[Stored items]

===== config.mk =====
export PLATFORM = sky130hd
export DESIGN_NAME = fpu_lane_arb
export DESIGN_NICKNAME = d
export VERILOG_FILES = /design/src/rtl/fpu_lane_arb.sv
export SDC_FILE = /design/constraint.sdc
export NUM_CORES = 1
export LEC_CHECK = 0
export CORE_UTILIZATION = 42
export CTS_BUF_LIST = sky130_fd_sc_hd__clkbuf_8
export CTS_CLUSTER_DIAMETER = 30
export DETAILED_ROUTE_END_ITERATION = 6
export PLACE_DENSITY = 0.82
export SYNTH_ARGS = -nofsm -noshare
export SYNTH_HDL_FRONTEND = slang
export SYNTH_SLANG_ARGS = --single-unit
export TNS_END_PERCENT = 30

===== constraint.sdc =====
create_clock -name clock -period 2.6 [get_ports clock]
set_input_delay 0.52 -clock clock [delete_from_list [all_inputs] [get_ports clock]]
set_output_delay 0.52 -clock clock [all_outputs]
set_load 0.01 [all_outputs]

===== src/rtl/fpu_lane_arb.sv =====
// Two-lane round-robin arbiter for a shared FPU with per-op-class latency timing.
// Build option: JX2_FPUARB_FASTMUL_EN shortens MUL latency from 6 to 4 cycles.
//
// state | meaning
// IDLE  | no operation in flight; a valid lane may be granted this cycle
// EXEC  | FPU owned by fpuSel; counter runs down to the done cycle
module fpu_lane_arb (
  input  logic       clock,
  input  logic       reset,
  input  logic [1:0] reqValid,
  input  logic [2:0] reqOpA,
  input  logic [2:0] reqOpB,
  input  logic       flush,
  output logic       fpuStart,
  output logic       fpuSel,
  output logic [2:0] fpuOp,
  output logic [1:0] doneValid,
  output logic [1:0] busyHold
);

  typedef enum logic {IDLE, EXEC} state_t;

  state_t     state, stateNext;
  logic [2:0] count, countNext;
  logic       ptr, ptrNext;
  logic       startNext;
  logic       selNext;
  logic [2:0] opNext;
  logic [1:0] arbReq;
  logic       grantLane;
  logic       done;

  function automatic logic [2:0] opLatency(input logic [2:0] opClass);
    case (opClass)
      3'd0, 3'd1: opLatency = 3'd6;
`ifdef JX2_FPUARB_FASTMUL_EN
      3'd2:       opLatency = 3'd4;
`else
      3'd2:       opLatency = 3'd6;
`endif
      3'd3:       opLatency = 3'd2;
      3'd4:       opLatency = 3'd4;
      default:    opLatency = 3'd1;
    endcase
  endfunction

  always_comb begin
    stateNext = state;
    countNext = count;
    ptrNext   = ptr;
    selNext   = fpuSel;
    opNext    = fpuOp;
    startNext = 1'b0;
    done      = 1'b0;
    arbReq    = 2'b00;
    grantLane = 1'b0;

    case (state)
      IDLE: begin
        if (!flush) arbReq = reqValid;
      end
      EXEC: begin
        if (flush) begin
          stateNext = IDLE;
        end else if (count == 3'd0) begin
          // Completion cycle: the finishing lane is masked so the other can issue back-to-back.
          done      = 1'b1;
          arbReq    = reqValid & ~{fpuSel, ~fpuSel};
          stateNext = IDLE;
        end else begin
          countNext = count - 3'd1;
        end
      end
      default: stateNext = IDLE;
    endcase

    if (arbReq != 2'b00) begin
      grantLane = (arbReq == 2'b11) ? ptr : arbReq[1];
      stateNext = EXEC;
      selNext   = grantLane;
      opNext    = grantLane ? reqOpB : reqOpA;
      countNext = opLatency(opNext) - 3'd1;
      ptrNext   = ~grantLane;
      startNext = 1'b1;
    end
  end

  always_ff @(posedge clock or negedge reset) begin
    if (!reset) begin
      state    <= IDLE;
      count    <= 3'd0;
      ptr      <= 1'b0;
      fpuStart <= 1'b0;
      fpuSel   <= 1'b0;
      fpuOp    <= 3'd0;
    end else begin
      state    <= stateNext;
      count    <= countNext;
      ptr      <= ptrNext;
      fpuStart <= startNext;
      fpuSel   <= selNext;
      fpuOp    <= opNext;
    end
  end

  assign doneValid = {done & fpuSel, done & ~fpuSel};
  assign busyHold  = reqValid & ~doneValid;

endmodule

- **TRY IT**
Looking at the data above, say how many lines contain "default", and give no other words.

- **TASK SOLUTION**
2